ModelParallelStrategy¶

class lightning.pytorch.strategies.ModelParallelStrategy(data_parallel_size='auto', tensor_parallel_size='auto', save_distributed_checkpoint=True, process_group_backend=None, timeout=datetime.timedelta(seconds=1800))[source]¶

Bases: ParallelStrategy

Enables user-defined parallelism applied to a model.

Warning

This is an experimental feature.

Currently supports up to 2D parallelism. Specifically, it supports the combination of Fully Sharded Data-Parallel 2 (FSDP2) with Tensor Parallelism (DTensor). These PyTorch APIs are currently still experimental in PyTorch (see https://pytorch.org/docs/stable/distributed.tensor.parallel.html). Requires PyTorch 2.4 or newer.

Parameters:

data_parallel_size¶ (Union[Literal['auto'], int]) – The number of devices within a data-parallel group. Defaults to "auto", which sets this size to the number of nodes in the cluster.
tensor_parallel_size¶ (Union[Literal['auto'], int]) – The number of devices within a tensor-parallel group. Defaults to "auto", which sets this size to the number of GPUs in a single node.
save_distributed_checkpoint¶ (bool) – If True, each rank saves its shard of weights and optimizer states to a file. The checkpoint is a folder with as many files as the world size. If False, the full weights and optimizer states get assembled on rank 0 and saved to a single file.
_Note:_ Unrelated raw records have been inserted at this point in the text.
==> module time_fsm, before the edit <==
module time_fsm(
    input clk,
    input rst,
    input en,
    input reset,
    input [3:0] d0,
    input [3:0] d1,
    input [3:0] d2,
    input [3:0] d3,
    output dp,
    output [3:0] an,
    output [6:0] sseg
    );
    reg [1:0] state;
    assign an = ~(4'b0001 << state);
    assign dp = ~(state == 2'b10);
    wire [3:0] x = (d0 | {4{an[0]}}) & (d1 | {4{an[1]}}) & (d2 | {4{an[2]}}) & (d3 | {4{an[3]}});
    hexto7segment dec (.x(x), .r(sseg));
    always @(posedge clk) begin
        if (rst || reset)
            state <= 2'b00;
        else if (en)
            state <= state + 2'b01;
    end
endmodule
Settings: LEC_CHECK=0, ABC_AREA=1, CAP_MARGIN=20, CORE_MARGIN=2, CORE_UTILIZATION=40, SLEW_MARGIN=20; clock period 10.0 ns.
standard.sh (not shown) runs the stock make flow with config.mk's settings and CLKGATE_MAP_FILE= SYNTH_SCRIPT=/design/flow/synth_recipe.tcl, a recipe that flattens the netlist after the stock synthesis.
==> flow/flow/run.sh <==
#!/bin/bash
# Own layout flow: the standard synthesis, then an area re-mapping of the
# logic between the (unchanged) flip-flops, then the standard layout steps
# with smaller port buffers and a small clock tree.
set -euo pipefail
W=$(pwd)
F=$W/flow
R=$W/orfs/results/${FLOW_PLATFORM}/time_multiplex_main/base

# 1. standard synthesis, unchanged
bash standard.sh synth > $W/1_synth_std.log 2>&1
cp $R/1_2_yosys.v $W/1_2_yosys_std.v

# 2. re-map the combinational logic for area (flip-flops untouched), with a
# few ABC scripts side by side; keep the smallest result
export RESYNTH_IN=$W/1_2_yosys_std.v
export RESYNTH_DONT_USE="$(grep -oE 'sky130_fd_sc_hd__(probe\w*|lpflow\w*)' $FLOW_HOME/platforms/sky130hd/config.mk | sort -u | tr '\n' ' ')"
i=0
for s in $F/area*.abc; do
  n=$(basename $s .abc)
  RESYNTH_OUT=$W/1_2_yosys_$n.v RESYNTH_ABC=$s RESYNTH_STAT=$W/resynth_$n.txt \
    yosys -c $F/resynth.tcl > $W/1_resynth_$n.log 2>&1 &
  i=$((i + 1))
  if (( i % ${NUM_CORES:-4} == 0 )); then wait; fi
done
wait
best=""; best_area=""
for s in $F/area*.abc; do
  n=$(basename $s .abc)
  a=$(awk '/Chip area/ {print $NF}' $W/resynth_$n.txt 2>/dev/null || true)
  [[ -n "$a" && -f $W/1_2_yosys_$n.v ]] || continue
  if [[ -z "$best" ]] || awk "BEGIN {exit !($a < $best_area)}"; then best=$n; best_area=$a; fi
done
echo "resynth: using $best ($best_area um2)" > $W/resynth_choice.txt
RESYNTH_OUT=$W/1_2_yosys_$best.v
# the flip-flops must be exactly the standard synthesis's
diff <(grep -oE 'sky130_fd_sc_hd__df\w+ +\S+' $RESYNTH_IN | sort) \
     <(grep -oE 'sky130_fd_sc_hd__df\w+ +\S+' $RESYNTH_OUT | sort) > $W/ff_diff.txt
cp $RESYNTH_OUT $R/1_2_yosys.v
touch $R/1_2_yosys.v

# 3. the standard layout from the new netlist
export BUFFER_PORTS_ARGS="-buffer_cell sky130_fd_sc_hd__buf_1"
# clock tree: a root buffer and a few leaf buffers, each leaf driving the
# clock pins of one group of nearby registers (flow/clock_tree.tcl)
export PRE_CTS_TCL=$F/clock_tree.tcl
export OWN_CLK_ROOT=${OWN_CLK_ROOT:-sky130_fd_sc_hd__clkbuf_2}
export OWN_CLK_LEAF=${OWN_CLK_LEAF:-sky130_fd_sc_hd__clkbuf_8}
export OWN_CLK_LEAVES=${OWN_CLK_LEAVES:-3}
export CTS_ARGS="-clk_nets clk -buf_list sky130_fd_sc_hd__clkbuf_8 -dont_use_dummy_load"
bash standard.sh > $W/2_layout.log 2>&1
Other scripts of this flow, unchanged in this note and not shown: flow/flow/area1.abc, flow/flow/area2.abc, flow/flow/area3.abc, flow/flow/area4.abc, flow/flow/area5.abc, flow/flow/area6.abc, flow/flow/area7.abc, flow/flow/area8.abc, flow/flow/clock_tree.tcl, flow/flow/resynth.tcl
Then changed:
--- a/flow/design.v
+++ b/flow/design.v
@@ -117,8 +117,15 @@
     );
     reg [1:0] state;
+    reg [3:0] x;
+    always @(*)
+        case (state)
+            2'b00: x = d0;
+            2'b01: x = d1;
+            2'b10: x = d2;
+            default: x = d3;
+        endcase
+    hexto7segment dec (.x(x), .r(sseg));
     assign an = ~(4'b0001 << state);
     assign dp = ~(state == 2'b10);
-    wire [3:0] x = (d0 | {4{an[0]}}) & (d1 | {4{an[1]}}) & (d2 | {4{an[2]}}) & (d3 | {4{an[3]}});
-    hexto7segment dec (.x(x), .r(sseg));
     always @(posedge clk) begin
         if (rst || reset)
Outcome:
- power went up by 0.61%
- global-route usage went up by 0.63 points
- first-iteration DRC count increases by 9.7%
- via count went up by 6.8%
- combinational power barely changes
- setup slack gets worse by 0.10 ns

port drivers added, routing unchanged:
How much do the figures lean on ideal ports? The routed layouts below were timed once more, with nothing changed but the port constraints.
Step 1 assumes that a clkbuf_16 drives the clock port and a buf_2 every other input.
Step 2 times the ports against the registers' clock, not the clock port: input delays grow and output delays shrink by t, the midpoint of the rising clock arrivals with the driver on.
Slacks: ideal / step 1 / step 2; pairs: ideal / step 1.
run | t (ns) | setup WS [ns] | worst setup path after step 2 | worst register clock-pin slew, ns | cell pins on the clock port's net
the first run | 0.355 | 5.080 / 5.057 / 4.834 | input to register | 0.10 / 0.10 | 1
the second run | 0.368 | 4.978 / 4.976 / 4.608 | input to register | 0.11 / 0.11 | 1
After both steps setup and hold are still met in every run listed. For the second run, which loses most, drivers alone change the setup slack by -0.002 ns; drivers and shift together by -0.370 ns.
barrier(name=None)[source]¶

Synchronizes all processes which blocks processes until the whole group enters this function.
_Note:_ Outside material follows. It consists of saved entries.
This is an optimization exercise on Yosys and OpenROAD, whose aim is small area, not a production implementation. In this exercise RTL edits were held to simulation tests only and were not proved equivalent to the original. Power is estimated from default activity; no workload was simulated.

Design sobel_accel, start of the top module:
module sobel_accel(
        input   wire    [ 2:0]   addr,
        output  reg     [31:0]   rdata,
        input   wire    [31:0]   wdata,
        input   wire             cs,
        input   wire             read,
        input   wire             write,
        input   wire             clk,
        input   wire             rst
);
clock: 9.0 ns
lec_check: 0
cap_margin: 20
core_margin: 2
core_utilization: 75
cts_cluster_diameter: 100
cts_cluster_size: 30
gpl_timing_driven: 1
slew_margin: 20
synth_hierarchical: 1
standard.sh (not shown) runs the stock make flow with config.mk's settings and CLKGATE_MAP_FILE= SYNTH_SCRIPT=/design/flow/synth_recipe.tcl, a recipe that flattens the netlist after the stock synthesis.
==> flow/flow/run.sh <==
#!/bin/bash
# Layout flow: the standard flow (standard.sh), with the standard
# synthesis unchanged and two changes after it:
#  - before floorplanning, every combinational cell that synthesis gave a
#    drive strength above 1 starts at its smallest size (downsize.tcl); the
#    resizer's later timing and design repairs size up again where needed;
#    the buffers synthesis inserted are removed (REMOVE_ABC_BUFFERS);
#  - the port buffers are buf_1 cells.
# Each tool's output goes to a log file of its own in this folder.
set -euo pipefail
here=$(pwd)
bash standard.sh synth > synth.log 2>&1
bash standard.sh PRE_FLOORPLAN_TCL="$here/flow/downsize.tcl" REMOVE_ABC_BUFFERS=1 \
    "BUFFER_PORTS_ARGS=-buffer_cell sky130_fd_sc_hd__buf_1" finish > layout.log 2>&1
==> flow/flow/downsize.tcl <==
# Sourced by ORFS's floorplan.tcl (PRE_FLOORPLAN_TCL) right after the
# synthesised netlist is loaded: swap each combinational cell above drive
# strength 1 for the same function at the smallest drive strength.
set db [ord::get_db]
set block [ord::get_db_block]
set n 0
foreach inst [$block getInsts] {
  set name [[$inst getMaster] getName]
  if {![regexp {^(sky130_fd_sc_hd__[a-z0-9]+)_([0-9]+)$} $name -> base drive]} { continue }
  if {$drive <= 1} { continue }
  if {[regexp {__(df|edf|sdf|dl|sedf|ha|fa)} $base]} { continue }
  foreach d {1 0} {
    set m [$db findMaster ${base}_$d]
    if {$m ne "NULL" && $m ne ""} {
      $inst swapMaster $m
      incr n
      break
    }
  }
}
puts "downsize.tcl: $n cells set to their smallest drive strength"
The baseline passed the timing, design-rule and antenna checks.
Change:
- CORE_UTILIZATION: 75 -> 70
- GPL_TIMING_DRIVEN: 1 -> 0
Outcome:
- critical path depth falls by 1
- routed wire length falls by 3.1%
- core utilization falls by 5.6 points
- global-route usage falls by 3.9 points
Change:
- CAP_MARGIN: 20 -> 10
- CORE_UTILIZATION: 70 -> 75
- GPL_TIMING_DRIVEN: 0 -> 1
- SLEW_MARGIN: 20 -> 10
Sequential share of layout area came out higher by 0.17 points. Clock skew came out lower by 7.9 ps. Power came out lower slightly. Combinational power went down slightly. Flip-flop and latch count is unchanged.
Change:
- CAP_MARGIN: 10 -> 0
- SLEW_MARGIN: 10 -> 0
What happened: Final cell count is unchanged. Routed wire length does not change. Sequential share of layout area is unchanged. Utilization is unchanged. Sequential cell count stays the same. Die area stays the same. Global-route usage does not change. Worst hold slack is unchanged. Register-to-register slack stays flat.

Setup of the reference run:
Starting RTL as in the previous note.
Design sobel_accel, start of the top module:
module sobel_accel(
        input   wire    [ 2:0]   addr,
        output  reg     [31:0]   rdata,
        input   wire    [31:0]   wdata,
        input   wire             cs,
        input   wire             read,
        input   wire             write,
        input   wire             clk,
        input   wire             rst
);
export LEC_CHECK = 0
export CAP_MARGIN = 20
export CORE_MARGIN = 2
export CORE_UTILIZATION = 75
export CTS_CLUSTER_DIAMETER = 90
export CTS_CLUSTER_SIZE = 36
export GPL_TIMING_DRIVEN = 1
export SLEW_MARGIN = 20
export SYNTH_HIERARCHICAL = 1
create_clock -name core_clock -period 9.0 [get_ports {clk}]
Scripts as last shown in full above: flow/flow/run.sh, flow/flow/downsize.tcl
#### Input delta (the trial run over the reference run)
-- flow/config.mk --
<<< the reference run, line 10
export CORE_UTILIZATION = 75
export CTS_CLUSTER_DIAMETER = 90
export CTS_CLUSTER_SIZE = 36
>>> the trial run, line 10
export CORE_UTILIZATION = 78
export CTS_CLUSTER_DIAMETER = 100
export CTS_CLUSTER_SIZE = 30
[summary]
The arrival time at the worst endpoint in the trial run was higher than what the reference run gave. Both conditions hold for the trial run: the flow ran to the end and the final layout passed the timing, design-rule and antenna checks. Taking the reference run over the trial run, the overall routed net length ratio works out to 0.926. The trial run vs the reference run on tightest hold margin: the trial run is the higher one. Between the trial run and the reference run, the cell total after placement does not differ in any meaningful way. From the reference run to the trial run the numbers moved as follows: worst stage delay on the critical path went up by 0.07 ns; number of non-filler instances in the completed layout was more or less identical. Relative to the reference run, the clock power measured on the trial run has decreased by a few percent. Between the trial run and the reference run, power density normalized to cell area is higher for the trial run, the reference run comes in under that.

-- port drivers added, routing unchanged --
The flow's constraints put no driver on any port. The routed layouts listed below were extracted and timed again, unchanged, in two steps.
Step 1 (the two cells are an assumption about what drives the block):
set clk [get_ports {clk}]
set_driving_cell -lib_cell sky130_fd_sc_hd__clkbuf_16 $clk
set_driving_cell -lib_cell sky130_fd_sc_hd__buf_2 [delete_from_list [all_inputs] $clk]
Step 2 moves the port delays by t, midway between the first and last clock arrival at a register: inputs arrive t later, outputs are due t later. That takes back most of the time a late clock gives input paths.
Three values: ideal ports, drivers, drivers and shift; two values: the first two.
| run | shift t [ns] | slack for setup (ns) | hold WS [ns] | clock arrival spread, ns | worst data-port slew with drivers (ns) |
|---|---|---|---|---|---|
| the first run of note 1 | 0.525 | 0.212 / 0.236 / -0.289 | 0.679 / 0.679 / 0.679 | 0.019 / 0.018 | 0.04 |
| the second run of note 1 | 0.522 | 0.135 / 0.158 / -0.364 | 0.695 / 0.695 / 0.695 | 0.026 / 0.026 | 0.04 |
| the third run of note 1 | 0.525 | 0.212 / 0.236 / -0.289 | 0.679 / 0.679 / 0.679 | 0.019 / 0.018 | 0.04 |
| the fourth run of note 1 | 0.525 | 0.212 / 0.236 / -0.289 | 0.679 / 0.679 / 0.679 | 0.019 / 0.018 | 0.04 |
| the reference run | 0.528 | 0.192 / 0.216 / -0.312 | 0.680 / 0.680 / 0.680 | 0.028 / 0.028 | 0.04 |
| the trial run | 0.526 | 0.105 / 0.126 / -0.400 | 0.737 / 0.737 / 0.737 | 0.014 / 0.015 | 0.04 |
With both steps, setup timing fails in every run listed, where it was met with ideal ports. For the trial run, which loses most, drivers alone change the setup slack by +0.021 ns; drivers and shift together by -0.505 ns.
Parameters:: name¶ (Optional[str]) – an optional name to pass into barrier.
Return type:: None

broadcast(obj, src=0)[source]¶

Broadcasts an object to all processes.

Parameters:

obj¶ (TypeVar(TBroadcast)) – the object to broadcast
src¶ (int) – source rank

Return type:

TypeVar(TBroadcast)

lightning_module_state_dict()[source]¶

Collects the state dict of the model.

Only returns a non-empty state dict on rank 0 if save_distributed_checkpoint=False.
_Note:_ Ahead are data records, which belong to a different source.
Context: an optimization exercise on an open-source flow, tuned for small area, a short achievable clock period and few clock cycles per item. The choices shown serve that exercise and are no tape-out recipe.
Where RTL was checked, it was by simulation tests only, not by an equivalence proof against the original.

## lane 1
// multiply
module multiply (clk, prod, fin, mcand, mplier, reset);
	input clk, reset;
	output [63:0] prod;
	output fin;
	input [31:0] mcand, mplier;
	reg first;		 
	reg [2:0] cnt;		 
	reg [34:0] S, C;	 
	reg [5:0] lx, ly;	 
	reg cin;		 
	reg bprev;		 
	reg [29:0] sh;	 
	assign fin = (cnt == 6);
	wire [35:0] mpx = {4'd0, mplier};
	wire [5:0] src = first ? mpx[5:0] : sh[5:0];
	wire bm1 = bprev & ~first;
	wire [34:0] a = S & {35{~first}} | {1'b1, 34'd0} & {35{first}};
	wire [34:0] b = C & {35{~first}};
	wire [33:0] m1 = {2'b00, mcand};
	wire [33:0] m2 = {1'b0, mcand, 1'b0};
	wire [2:0] g0 = {src[1], src[0], bm1};
	wire s1_0 = g0[1] ^ g0[0];
	wire s2_0 = (g0 == 3'b100) | (g0 == 3'b011);
	wire ng0 = g0[2];
	wire [33:0] r0 = (({34{s1_0}} & m1) | ({34{s2_0}} & m2)) ^ {34{ng0}};
	wire [2:0] g1 = {src[3], src[2], src[1]};
	wire s1_1 = g1[1] ^ g1[0];
	wire s2_1 = (g1 == 3'b100) | (g1 == 3'b011);
	wire ng1 = g1[2];
	wire [33:0] r1 = (({34{s1_1}} & m1) | ({34{s2_1}} & m2)) ^ {34{ng1}};
	wire [2:0] g2 = {src[5], src[4], src[3]};
	wire s1_2 = g2[1] ^ g2[0];
	wire s2_2 = (g2 == 3'b100) | (g2 == 3'b011);
	wire ng2 = g2[2];
	wire [33:0] r2 = (({34{s1_2}} & m1) | ({34{s2_2}} & m2)) ^ {34{ng2}};
	wire l0_2_0_s = a[2] ^ b[2];
	wire l0_2_0_c = a[2] & b[2];
	wire l0_3_1_s = a[3] ^ b[3];
	wire l0_3_1_c = a[3] & b[3];
	wire l0_4_2_s = a[4] ^ b[4] ^ r0[4];
	wire l0_4_2_c = (a[4] & b[4]) | (a[4] & r0[4]) | (b[4] & r0[4]);
	wire l0_4_3_s = r1[2] ^ r2[0];
	wire l0_4_3_c = r1[2] & r2[0];
	wire l0_5_4_s = a[5] ^ b[5] ^ r0[5];
	wire l0_5_4_c = (a[5] & b[5]) | (a[5] & r0[5]) | (b[5] & r0[5]);
	wire l0_5_5_s = r1[3] ^ r2[1];
	wire l0_5_5_c = r1[3] & r2[1];
	wire l0_6_6_s = a[6] ^ b[6] ^ r0[6];
	wire l0_6_6_c = (a[6] & b[6]) | (a[6] & r0[6]) | (b[6] & r0[6]);
	wire l0_6_7_s = r1[4] ^ r2[2];
	wire l0_6_7_c = r1[4] & r2[2];
	wire l0_7_8_s = a[7] ^ b[7] ^ r0[7];
	wire l0_7_8_c = (a[7] & b[7]) | (a[7] & r0[7]) | (b[7] & r0[7]);
	wire l0_7_9_s = r1[5] ^ r2[3];
	wire l0_7_9_c = r1[5] & r2[3];
	wire l0_8_10_s = a[8] ^ b[8] ^ r0[8];
	wire l0_8_10_c = (a[8] & b[8]) | (a[8] & r0[8]) | (b[8] & r0[8]);
	wire l0_8_11_s = r1[6] ^ r2[4];
  ...
make LEC_CHECK=0 CAP_MARGIN=20 CORE_MARGIN=2 CORE_UTILIZATION=40 SLEW_MARGIN=20 finish   # period 4.5 ns
run.sh (not shown) runs the stock make flow with config.mk's settings and CLKGATE_MAP_FILE= SYNTH_SCRIPT=/design/flow/synth_recipe.tcl, a recipe that flattens the netlist after the stock synthesis.
Testbench counts of lane 1, summed over its fixed seeds: cycles 22,400, items 3,200.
Return type:: Dict[str, Any]

model_to_device()[source]¶

Moves the model to the correct device.

Return type:: None

optimizer_state(optimizer)[source]¶

Collects the state of the given optimizer.

Only returns a non-empty state dict on rank 0 if save_distributed_checkpoint=False.

Return type:: Dict[str, Any]

reduce(tensor, group=None, reduce_op='mean')[source]¶

Reduces the given tensor (e.g. across GPUs/processes).

Parameters:

tensor¶ (Union[Tensor, Any]) – the tensor to sync and reduce
group¶ (Optional[Any]) – the process group to reduce
reduce_op¶ (Union[ReduceOp, str, None]) – the reduction operation. Defaults to ‘mean’. Can also be a string ‘sum’ or ReduceOp.

Return type:

Tensor

save_checkpoint(checkpoint, filepath, storage_options=None)[source]¶

Save model/training states as a checkpoint file through state-dump and file-write.

Parameters:

checkpoint¶ (Dict[str, Any]) – dict containing model and trainer state
filepath¶ (Union[str, Path]) – write-target file’s path
storage_options¶ (Optional[Any]) – parameter for how to save to storage, passed to CheckpointIO plugin

Return type:

None

setup(trainer)[source]¶

Sets up the accelerator, plugins and initializes the optimizers (if needed).

Parameters:: trainer¶ (Trainer) – the trainer instance
Return type:: None

setup_environment()[source]¶

Setup any processes or distributed connections.

This is called before the LightningModule/DataModule setup hook which allows the user to access the accelerator environment before setup is complete.

Return type:: None

setup_optimizers(trainer)[source]¶

Creates optimizers and schedulers.

Parameters:: trainer¶ (Trainer) – the Trainer, these optimizers should be connected to
Return type:: None

teardown()[source]¶

This method is called to teardown the training process.

It is the right place to release memory and free other resources.

Return type:: None

tensor_init_context(empty_init=None)[source]¶

Controls how tensors get created (device, dtype).

Parameters:: empty_init¶ (Optional[bool]) – Whether to initialize the model with empty weights (uninitialized memory). If None, the strategy will decide. Some strategies may not support all options.
Return type:: Generator[None, None, None]

property lightning_restore_optimizer: bool¶

Override to disable Lightning restoring optimizers/schedulers.

This is useful for strategies which manage restoring optimizers/schedulers.

property restore_checkpoint_after_setup: bool¶

Override to delay restoring from checkpoint till after the setup phase has completed. This is useful when the strategy requires all the setup hooks to run before loading checkpoint.

Returns:: If True, restore checkpoint after strategy setup.

property root_device: device¶: Return the root device.